Kebahagiaan merupakan hal utama yang menjadi tujuan pernikahan bagi setiap orang. Namun, untuk meraih itu, bukanlah hal mudah. Sehingga butuh "perjuangan ekstra" menyelami peran sebagai suami atau sebagai istri pada tahun-tahun awal pernikahan..
Belum tuntas memahami peran sebagai suami atau istri, anggaplah dalam usia 1 -- tahun usai pernikahan, keduanya dikarunia anak. Tetiba mereka musti berperan menjadi Ayah atau ibu. Maka tugas mereka bertambah lagi menjadi orangtua. Iya, kan?
Di Indonesia, sependektahuku belum ada pendidikan formal orangtua, kan?
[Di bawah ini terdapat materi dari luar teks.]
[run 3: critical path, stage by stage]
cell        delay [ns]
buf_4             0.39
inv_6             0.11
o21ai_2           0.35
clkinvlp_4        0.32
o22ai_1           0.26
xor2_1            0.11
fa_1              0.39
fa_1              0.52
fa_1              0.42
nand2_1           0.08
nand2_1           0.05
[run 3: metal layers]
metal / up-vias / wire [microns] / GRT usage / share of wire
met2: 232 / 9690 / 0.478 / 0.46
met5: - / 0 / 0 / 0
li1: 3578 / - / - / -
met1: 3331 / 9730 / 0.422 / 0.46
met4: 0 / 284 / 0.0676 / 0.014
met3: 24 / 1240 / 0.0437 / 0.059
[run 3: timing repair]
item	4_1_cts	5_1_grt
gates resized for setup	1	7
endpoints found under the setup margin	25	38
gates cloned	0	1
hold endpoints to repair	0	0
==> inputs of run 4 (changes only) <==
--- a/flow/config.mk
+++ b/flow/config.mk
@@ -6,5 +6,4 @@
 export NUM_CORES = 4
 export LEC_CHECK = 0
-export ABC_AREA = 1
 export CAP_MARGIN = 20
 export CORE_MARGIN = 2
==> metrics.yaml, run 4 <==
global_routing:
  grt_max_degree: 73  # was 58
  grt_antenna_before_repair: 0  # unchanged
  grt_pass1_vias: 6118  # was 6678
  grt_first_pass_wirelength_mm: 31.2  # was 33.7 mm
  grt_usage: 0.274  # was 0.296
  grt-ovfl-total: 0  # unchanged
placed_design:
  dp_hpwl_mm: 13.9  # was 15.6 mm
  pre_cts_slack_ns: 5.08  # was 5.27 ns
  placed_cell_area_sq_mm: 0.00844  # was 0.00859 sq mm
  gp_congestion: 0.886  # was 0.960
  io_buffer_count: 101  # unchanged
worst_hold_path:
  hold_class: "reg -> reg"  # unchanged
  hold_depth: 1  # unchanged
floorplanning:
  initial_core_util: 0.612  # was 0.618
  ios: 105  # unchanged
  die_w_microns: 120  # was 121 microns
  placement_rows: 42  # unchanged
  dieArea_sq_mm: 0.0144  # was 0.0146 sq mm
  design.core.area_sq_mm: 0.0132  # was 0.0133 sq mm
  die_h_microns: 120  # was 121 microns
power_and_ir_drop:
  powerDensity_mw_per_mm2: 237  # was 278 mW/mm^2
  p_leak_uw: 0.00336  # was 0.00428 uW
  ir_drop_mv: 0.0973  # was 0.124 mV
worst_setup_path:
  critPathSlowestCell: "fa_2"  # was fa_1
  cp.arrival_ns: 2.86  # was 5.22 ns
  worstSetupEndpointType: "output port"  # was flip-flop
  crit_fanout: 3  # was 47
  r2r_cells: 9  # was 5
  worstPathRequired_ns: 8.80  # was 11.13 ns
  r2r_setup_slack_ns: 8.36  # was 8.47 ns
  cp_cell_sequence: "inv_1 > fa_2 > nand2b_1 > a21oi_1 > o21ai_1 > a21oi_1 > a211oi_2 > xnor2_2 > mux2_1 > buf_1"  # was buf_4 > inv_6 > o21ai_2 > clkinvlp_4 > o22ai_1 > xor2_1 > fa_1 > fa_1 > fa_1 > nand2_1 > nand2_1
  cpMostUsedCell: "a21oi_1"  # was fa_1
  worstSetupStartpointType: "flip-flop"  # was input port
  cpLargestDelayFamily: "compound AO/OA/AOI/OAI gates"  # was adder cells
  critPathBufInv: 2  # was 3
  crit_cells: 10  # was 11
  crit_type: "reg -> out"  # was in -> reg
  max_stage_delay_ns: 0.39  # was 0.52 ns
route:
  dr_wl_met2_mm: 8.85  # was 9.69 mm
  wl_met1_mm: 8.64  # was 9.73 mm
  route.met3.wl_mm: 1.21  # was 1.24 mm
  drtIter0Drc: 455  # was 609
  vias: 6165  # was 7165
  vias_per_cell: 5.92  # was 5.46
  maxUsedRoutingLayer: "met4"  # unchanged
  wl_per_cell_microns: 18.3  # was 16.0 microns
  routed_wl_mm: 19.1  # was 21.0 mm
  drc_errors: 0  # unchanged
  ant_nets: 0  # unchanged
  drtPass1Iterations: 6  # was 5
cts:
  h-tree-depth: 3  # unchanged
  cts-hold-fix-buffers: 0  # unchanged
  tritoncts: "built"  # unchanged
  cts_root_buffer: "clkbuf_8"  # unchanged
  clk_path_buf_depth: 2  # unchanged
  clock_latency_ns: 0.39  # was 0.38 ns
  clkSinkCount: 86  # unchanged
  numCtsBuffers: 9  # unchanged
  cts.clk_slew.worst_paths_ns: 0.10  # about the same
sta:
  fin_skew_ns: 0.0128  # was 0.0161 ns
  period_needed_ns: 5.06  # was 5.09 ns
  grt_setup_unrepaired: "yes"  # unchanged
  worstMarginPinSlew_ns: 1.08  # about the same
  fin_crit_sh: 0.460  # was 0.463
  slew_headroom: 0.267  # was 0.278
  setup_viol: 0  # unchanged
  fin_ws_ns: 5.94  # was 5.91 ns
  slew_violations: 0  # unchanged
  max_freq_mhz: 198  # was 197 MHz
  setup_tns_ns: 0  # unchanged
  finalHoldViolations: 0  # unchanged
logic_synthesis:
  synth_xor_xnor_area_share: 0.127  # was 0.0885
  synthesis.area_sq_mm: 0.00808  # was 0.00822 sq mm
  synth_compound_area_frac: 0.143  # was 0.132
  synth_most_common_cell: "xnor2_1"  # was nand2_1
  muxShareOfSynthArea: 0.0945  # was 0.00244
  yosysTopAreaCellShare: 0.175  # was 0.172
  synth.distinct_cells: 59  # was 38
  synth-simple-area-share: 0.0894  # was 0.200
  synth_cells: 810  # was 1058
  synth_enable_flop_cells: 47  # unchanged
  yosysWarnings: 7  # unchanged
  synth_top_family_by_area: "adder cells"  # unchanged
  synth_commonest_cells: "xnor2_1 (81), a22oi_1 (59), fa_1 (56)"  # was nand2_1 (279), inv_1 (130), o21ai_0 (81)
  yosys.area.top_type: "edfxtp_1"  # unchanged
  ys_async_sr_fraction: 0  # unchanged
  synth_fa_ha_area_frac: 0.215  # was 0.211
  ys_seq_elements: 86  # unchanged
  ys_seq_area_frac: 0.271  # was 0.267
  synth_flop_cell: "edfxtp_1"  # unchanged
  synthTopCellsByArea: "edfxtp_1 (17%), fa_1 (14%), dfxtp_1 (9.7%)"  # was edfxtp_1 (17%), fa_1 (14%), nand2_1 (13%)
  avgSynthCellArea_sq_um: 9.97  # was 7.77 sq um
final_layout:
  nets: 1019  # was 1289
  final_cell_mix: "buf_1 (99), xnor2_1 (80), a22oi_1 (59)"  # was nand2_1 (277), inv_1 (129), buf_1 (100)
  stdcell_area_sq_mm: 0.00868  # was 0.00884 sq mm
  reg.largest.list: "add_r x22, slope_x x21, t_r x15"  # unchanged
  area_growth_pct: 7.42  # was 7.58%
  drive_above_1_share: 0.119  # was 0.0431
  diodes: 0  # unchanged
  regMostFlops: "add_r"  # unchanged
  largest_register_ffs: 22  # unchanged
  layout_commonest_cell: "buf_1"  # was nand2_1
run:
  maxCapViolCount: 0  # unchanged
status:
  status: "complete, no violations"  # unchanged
Kekosongan itu kemudian diisi dengan berbagi pengalaman, mencari panduan atau artikel pengasuhan bagi orangtua atau mengikuti berbagai seminar parenting.
Narasumbernya bisa orangtua sendiri, teman pergaulan atau di tempat kerja, ragam media cetak dan elektronik, para praktisi, dokter dan ahli psikologi anak hingga tokoh publik dijadikan sumber inspirasi.
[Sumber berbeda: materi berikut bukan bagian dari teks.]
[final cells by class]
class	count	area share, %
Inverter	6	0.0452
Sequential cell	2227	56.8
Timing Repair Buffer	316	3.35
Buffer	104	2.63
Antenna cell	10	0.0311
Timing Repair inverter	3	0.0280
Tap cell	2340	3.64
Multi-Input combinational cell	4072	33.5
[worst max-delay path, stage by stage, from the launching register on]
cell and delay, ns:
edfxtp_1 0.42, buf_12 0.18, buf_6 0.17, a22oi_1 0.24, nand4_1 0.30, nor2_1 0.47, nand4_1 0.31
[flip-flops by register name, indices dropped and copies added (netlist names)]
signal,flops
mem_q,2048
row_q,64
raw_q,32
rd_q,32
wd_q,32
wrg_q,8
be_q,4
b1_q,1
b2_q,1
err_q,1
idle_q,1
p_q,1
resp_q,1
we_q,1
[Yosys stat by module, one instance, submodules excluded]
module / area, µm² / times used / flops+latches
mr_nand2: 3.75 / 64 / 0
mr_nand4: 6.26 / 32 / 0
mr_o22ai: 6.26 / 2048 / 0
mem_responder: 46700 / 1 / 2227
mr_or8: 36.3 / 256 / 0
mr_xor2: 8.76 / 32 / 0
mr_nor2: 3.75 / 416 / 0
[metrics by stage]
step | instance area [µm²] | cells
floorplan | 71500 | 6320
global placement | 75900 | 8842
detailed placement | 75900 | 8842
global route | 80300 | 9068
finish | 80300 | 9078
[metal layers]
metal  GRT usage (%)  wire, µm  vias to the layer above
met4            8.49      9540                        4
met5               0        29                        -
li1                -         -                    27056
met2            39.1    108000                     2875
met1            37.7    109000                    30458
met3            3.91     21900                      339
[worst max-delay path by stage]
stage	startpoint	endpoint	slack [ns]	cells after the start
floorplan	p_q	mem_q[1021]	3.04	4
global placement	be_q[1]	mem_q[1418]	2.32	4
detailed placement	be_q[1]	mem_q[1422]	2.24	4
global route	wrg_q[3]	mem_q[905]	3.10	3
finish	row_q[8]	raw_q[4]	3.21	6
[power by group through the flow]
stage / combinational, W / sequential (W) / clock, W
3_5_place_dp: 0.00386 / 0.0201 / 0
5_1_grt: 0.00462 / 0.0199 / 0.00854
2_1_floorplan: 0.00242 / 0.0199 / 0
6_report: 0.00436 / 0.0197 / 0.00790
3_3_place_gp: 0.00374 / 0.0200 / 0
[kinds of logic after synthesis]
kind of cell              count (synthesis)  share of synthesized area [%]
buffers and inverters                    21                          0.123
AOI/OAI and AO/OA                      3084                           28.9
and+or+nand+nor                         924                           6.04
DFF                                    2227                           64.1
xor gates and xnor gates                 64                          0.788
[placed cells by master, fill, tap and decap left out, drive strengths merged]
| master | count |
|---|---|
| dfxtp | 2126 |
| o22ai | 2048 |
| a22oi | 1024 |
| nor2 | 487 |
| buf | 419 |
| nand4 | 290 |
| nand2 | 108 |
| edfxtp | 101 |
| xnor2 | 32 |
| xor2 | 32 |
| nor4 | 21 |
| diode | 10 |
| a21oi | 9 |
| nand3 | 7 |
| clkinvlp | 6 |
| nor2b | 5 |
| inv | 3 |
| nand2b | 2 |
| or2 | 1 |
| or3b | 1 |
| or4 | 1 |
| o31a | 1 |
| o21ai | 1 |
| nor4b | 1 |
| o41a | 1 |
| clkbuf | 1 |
"Kenapa aku jadi takut, Bang!"
"Menjadi orangtua memang tak mudah, ya?"
"Kebanyakan teori, malah jadi bingung, Bang!"
Itu beberapa ungkapan bulan-bulan pertama, WAG Parenting-ku yang khusus beranggotakan para ayah, dua tahun lalu. Dengan beragam profesi, tingkat pendidikan, tempat tinggal yang berbeda pulau dan tentu saja berbeda budaya.
Perlahan seiring perjalanan waktu, ungkapan itu menjadi berkurang. Bahan diskusi para ayah di grup bergeser, dari teori-teori parenting menjadi refleksi diri. Melalui proses mencoba, menemukan kesalahan dan berusaha memperbaiki dengan saling berbagi cerita menjadi kunci.